• EXERCISE PROMPT: Look below for the line containing "export SYNTH_HDL_FRONTEND = slang" and the line containing "against an external"; repeat exactly those two lines and all lines between them, and nothing else.

Stored items:

<file path="config.mk">
export PLATFORM = sky130hd
export DESIGN_NAME = trigger_sequencer_flat
export DESIGN_NICKNAME = d
export VERILOG_FILES = /design/src/rtl/trigger_sequencer_if.sv /design/src/rtl/trigger_sequencer.sv /design/src/flat_wrapper.sv
export SDC_FILE = /design/constraint.sdc
export NUM_CORES = 1
export LEC_CHECK = 0
export ABC_AREA = 0
export BUFFER_PORTS_ARGS = -buffer_cell sky130_fd_sc_hd__buf_2
export CELL_PAD_IN_SITES_DETAIL_PLACEMENT = 1
export CELL_PAD_IN_SITES_GLOBAL_PLACEMENT = 1
export CORE_MARGIN = 2
export CORE_UTILIZATION = 29
export CTS_BUF_LIST = sky130_fd_sc_hd__clkbuf_4 sky130_fd_sc_hd__clkbuf_8
export DETAILED_ROUTE_END_ITERATION = 6
export GPL_ROUTABILITY_DRIVEN = 0
export PLACE_DENSITY_LB_ADDON = 0.25
export SLEW_MARGIN = 20
export SYNTH_ARGS = -nofsm -noshare
export SYNTH_HDL_FRONTEND = slang
export SYNTH_SLANG_ARGS = --single-unit
</file>
<file path="constraint.sdc">
create_clock -name clk -period 8.56 [get_ports clk]
set_input_delay 1.712 -clock clk [delete_from_list [all_inputs] [get_ports clk]]
set_output_delay 1.712 -clock clk [all_outputs]
set_load 0.01 [all_outputs]
</file>
<file path="src/rtl/trigger_sequencer_if.sv">
// Bundles the trigger sequencer's control, configuration, detector and capture-buffer signals.
// The master side drives requests and probe data; the slave side is the sequencer.
interface trigger_sequencer_if #(
    parameter int DEPTH_W = 6
);
    logic               arm;
    logic               abort;
    logic               cfg_we;
    logic [1:0]         cfg_stage;
    logic [7:0]         cfg_pattern;
    logic [7:0]         cfg_mask;
    logic               cfg_edge;
    logic [1:0]         num_stages;
    logic [DEPTH_W-1:0] post_count;
    logic [7:0]         sample_in;
    logic               det;

    logic [7:0]         pattern;
    logic [7:0]         mask;
    logic               edge_only;
    logic               detect_only;
    logic               wr_en;
    logic [DEPTH_W-1:0] wr_addr;
    logic [7:0]         wr_data;
    logic [DEPTH_W-1:0] trig_addr;
    logic [1:0]         stage_idx;
    logic               busy;
    logic               triggered;
    logic               done;

    modport master (
        output arm, abort, cfg_we, cfg_stage, cfg_pattern, cfg_mask, cfg_edge,
               num_stages, post_count, sample_in, det,
        input  pattern, mask, edge_only, detect_only, wr_en, wr_addr, wr_data,
               trig_addr, stage_idx, busy, triggered, done
    );

    modport slave (
        input  arm, abort, cfg_we, cfg_stage, cfg_pattern, cfg_mask, cfg_edge,
               num_stages, post_count, sample_in, det,
        output pattern, mask, edge_only, detect_only, wr_en, wr_addr, wr_data,
               trig_addr, stage_idx, busy, triggered, done
    );
endinterface

</file>
<file path="src/rtl/trigger_sequencer.sv">
// Multi-stage logic-analyser trigger sequencer: walks a stage table against an external
// pattern detector, streams samples into a circular capture buffer and stops post_count after trigger.
module trigger_sequencer #(
    parameter int DEPTH_W = 6,
    parameter int STAGES  = 4
) (
    input logic clk,
    input logic rst,
    trigger_sequencer_if.slave bus
);
    typedef enum logic [1:0] {IDLE, ARMED, POST, DONE} state_t;

    localparam logic [2:0] STAGES_L = 3'(STAGES);

    state_t             state_q, state_d;
    logic [1:0]         stage_q, stage_d;
    logic [DEPTH_W-1:0] addr_q, addr_d;
    logic [DEPTH_W-1:0] trig_q, trig_d;
    logic [DEPTH_W-1:0] cnt_q, cnt_d;
    logic               trg_q, trg_d;
    logic               skip_q, skip_d;

    logic [7:0]         pat_q [STAGES];
    logic [7:0]         msk_q [STAGES];
    logic               edg_q [STAGES];

    logic               cfg_open;
    logic               tbl_we;
    logic               det_ok;

    assign cfg_open = (state_q == IDLE) || (state_q == DONE);
    assign tbl_we   = bus.cfg_we && cfg_open && ({1'b0, bus.cfg_stage} < STAGES_L);
    // The detector answers one cycle after its configuration changes, so that cycle's det is stale.
    assign det_ok   = bus.det && !skip_q;

    always_comb begin
        state_d = state_q;
        stage_d = stage_q;
        addr_d  = addr_q;
        trig_d  = trig_q;
        cnt_d   = cnt_q;
        trg_d   = trg_q;
        skip_d  = 1'b0;

        case (state_q)
            IDLE, DONE: begin
                if (bus.arm) begin
                    state_d = ARMED;
                    stage_d = 2'd0;
                    addr_d  = '0;
                    trg_d   = 1'b0;
                    skip_d  = 1'b1;
                end
            end
            ARMED: begin
                addr_d = addr_q + 1'b1;
                if (det_ok) begin
                    if (stage_q < bus.num_stages) begin
                        stage_d = stage_q + 2'd1;
                        skip_d  = 1'b1;
                    end else if (stage_q == bus.num_stages) begin
                        trig_d  = addr_q;
                        trg_d   = 1'b1;
                        cnt_d   = bus.post_count;
                        state_d = (bus.post_count == '0) ? DONE : POST;
                    end
                end
            end
            POST: begin
                addr_d = addr_q + 1'b1;
                cnt_d  = cnt_q - 1'b1;
                if (cnt_q <= DEPTH_W'(1)) begin
                    state_d = DONE;
                end
            end
            default: begin
                state_d = IDLE;
            end
        endcase

        // Abort outranks everything, including a simultaneous arm.
        if (bus.abort) begin
            state_d = IDLE;
            stage_d = 2'd0;
            trg_d   = 1'b0;
            skip_d  = 1'b0;
        end
    end

    always_ff @(posedge clk or posedge rst) begin
        if (rst) begin
            state_q <= IDLE;
            stage_q <= 2'd0;
            addr_q  <= '0;
            trig_q  <= '0;
            cnt_q   <= '0;
            trg_q   <= 1'b0;
            skip_q  <= 1'b0;
        end else begin
            state_q <= state_d;
            stage_q <= stage_d;
            addr_q  <= addr_d;
            trig_q  <= trig_d;
            cnt_q   <= cnt_d;
            trg_q   <= trg_d;
            skip_q  <= skip_d;
        end
    end

    always_ff @(posedge clk or posedge rst) begin
        if (rst) begin
            for (int i = 0; i < STAGES; i++) begin
                pat_q[i] <= 8'h00;
                msk_q[i] <= 8'h00;
                edg_q[i] <= 1'b0;
            end
        end else if (tbl_we) begin
            pat_q[bus.cfg_stage] <= bus.cfg_pattern;
            msk_q[bus.cfg_stage] <= bus.cfg_mask;
            edg_q[bus.cfg_stage] <= bus.cfg_edge;
        end
    end

    assign bus.pattern     = pat_q[stage_q];
    assign bus.mask        = msk_q[stage_q];
    assign bus.edge_only   = edg_q[stage_q];
    assign bus.detect_only = cfg_open;
    assign bus.busy        = (state_q == ARMED) || (state_q == POST);
    assign bus.wr_en       = (state_q == ARMED) || (state_q == POST);
    assign bus.wr_addr     = addr_q;
    assign bus.wr_data     = bus.sample_in;
    assign bus.trig_addr   = trig_q;
    assign bus.stage_idx   = stage_q;
    assign bus.triggered   = trg_q;
    assign bus.done        = (state_q == DONE);
endmodule

</file>
<file path="src/flat_wrapper.sv">
// flat-port wrapper written by rule: the top's interface ports become plain ports
module trigger_sequencer_flat 
#(
    parameter int DEPTH_W = 6,
    parameter int STAGES  = 4
)
  (clk, rst, bus_arm, bus_abort, bus_cfg_we, bus_cfg_stage, bus_cfg_pattern, bus_cfg_mask, bus_cfg_edge, bus_num_stages, bus_post_count, bus_sample_in, bus_det, bus_pattern, bus_mask, bus_edge_only, bus_detect_only, bus_wr_en, bus_wr_addr, bus_wr_data, bus_trig_addr, bus_stage_idx, bus_busy, bus_triggered, bus_done);
  trigger_sequencer_if #(.DEPTH_W(DEPTH_W)) bus_i ();
  input logic clk;
  input logic rst;
  input wire logic [$bits(bus_i.arm)-1:0] bus_arm;
  input wire logic [$bits(bus_i.abort)-1:0] bus_abort;
  input wire logic [$bits(bus_i.cfg_we)-1:0] bus_cfg_we;
  input wire logic [$bits(bus_i.cfg_stage)-1:0] bus_cfg_stage;
  input wire logic [$bits(bus_i.cfg_pattern)-1:0] bus_cfg_pattern;
  input wire logic [$bits(bus_i.cfg_mask)-1:0] bus_cfg_mask;
  input wire logic [$bits(bus_i.cfg_edge)-1:0] bus_cfg_edge;
  input wire logic [$bits(bus_i.num_stages)-1:0] bus_num_stages;
  input wire logic [$bits(bus_i.post_count)-1:0] bus_post_count;
  input wire logic [$bits(bus_i.sample_in)-1:0] bus_sample_in;
  input wire logic [$bits(bus_i.det)-1:0] bus_det;
  output wire logic [$bits(bus_i.pattern)-1:0] bus_pattern;
  output wire logic [$bits(bus_i.mask)-1:0] bus_mask;
  output wire logic [$bits(bus_i.edge_only)-1:0] bus_edge_only;
  output wire logic [$bits(bus_i.detect_only)-1:0] bus_detect_only;
  output wire logic [$bits(bus_i.wr_en)-1:0] bus_wr_en;
  output wire logic [$bits(bus_i.wr_addr)-1:0] bus_wr_addr;
  output wire logic [$bits(bus_i.wr_data)-1:0] bus_wr_data;
  output wire logic [$bits(bus_i.trig_addr)-1:0] bus_trig_addr;
  output wire logic [$bits(bus_i.stage_idx)-1:0] bus_stage_idx;
  output wire logic [$bits(bus_i.busy)-1:0] bus_busy;
  output wire logic [$bits(bus_i.triggered)-1:0] bus_triggered;
  output wire logic [$bits(bus_i.done)-1:0] bus_done;
  assign bus_i.arm = bus_arm;
  assign bus_i.abort = bus_abort;
  assign bus_i.cfg_we = bus_cfg_we;
  assign bus_i.cfg_stage = bus_cfg_stage;
  assign bus_i.cfg_pattern = bus_cfg_pattern;
  assign bus_i.cfg_mask = bus_cfg_mask;
  assign bus_i.cfg_edge = bus_cfg_edge;
  assign bus_i.num_stages = bus_num_stages;
  assign bus_i.post_count = bus_post_count;
  assign bus_i.sample_in = bus_sample_in;
  assign bus_i.det = bus_det;
  assign bus_pattern = bus_i.pattern;
  assign bus_mask = bus_i.mask;
  assign bus_edge_only = bus_i.edge_only;
  assign bus_detect_only = bus_i.detect_only;
  assign bus_wr_en = bus_i.wr_en;
  assign bus_wr_addr = bus_i.wr_addr;
  assign bus_wr_data = bus_i.wr_data;
  assign bus_trig_addr = bus_i.trig_addr;
  assign bus_stage_idx = bus_i.stage_idx;
  assign bus_busy = bus_i.busy;
  assign bus_triggered = bus_i.triggered;
  assign bus_done = bus_i.done;
  trigger_sequencer #(.DEPTH_W(DEPTH_W), .STAGES(STAGES)) u_core (.clk(clk), .rst(rst), .bus(bus_i));
endmodule
</file>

• THE COMPLETED TASK:
export SYNTH_HDL_FRONTEND = slang
export SYNTH_SLANG_ARGS = --single-unit
</file>
<file path="constraint.sdc">
create_clock -name clk -period 8.56 [get_ports clk]
set_input_delay 1.712 -clock clk [delete_from_list [all_inputs] [get_ports clk]]
set_output_delay 1.712 -clock clk [all_outputs]
set_load 0.01 [all_outputs]
</file>
<file path="src/rtl/trigger_sequencer_if.sv">
// Bundles the trigger sequencer's control, configuration, detector and capture-buffer signals.
// The master side drives requests and probe data; the slave side is the sequencer.
interface trigger_sequencer_if #(
    parameter int DEPTH_W = 6
);
    logic               arm;
    logic               abort;
    logic               cfg_we;
    logic [1:0]         cfg_stage;
    logic [7:0]         cfg_pattern;
    logic [7:0]         cfg_mask;
    logic               cfg_edge;
    logic [1:0]         num_stages;
    logic [DEPTH_W-1:0] post_count;
    logic [7:0]         sample_in;
    logic               det;

    logic [7:0]         pattern;
    logic [7:0]         mask;
    logic               edge_only;
    logic               detect_only;
    logic               wr_en;
    logic [DEPTH_W-1:0] wr_addr;
    logic [7:0]         wr_data;
    logic [DEPTH_W-1:0] trig_addr;
    logic [1:0]         stage_idx;
    logic               busy;
    logic               triggered;
    logic               done;

    modport master (
        output arm, abort, cfg_we, cfg_stage, cfg_pattern, cfg_mask, cfg_edge,
               num_stages, post_count, sample_in, det,
        input  pattern, mask, edge_only, detect_only, wr_en, wr_addr, wr_data,
               trig_addr, stage_idx, busy, triggered, done
    );

    modport slave (
        input  arm, abort, cfg_we, cfg_stage, cfg_pattern, cfg_mask, cfg_edge,
               num_stages, post_count, sample_in, det,
        output pattern, mask, edge_only, detect_only, wr_en, wr_addr, wr_data,
               trig_addr, stage_idx, busy, triggered, done
    );
endinterface

</file>
<file path="src/rtl/trigger_sequencer.sv">
// Multi-stage logic-analyser trigger sequencer: walks a stage table against an external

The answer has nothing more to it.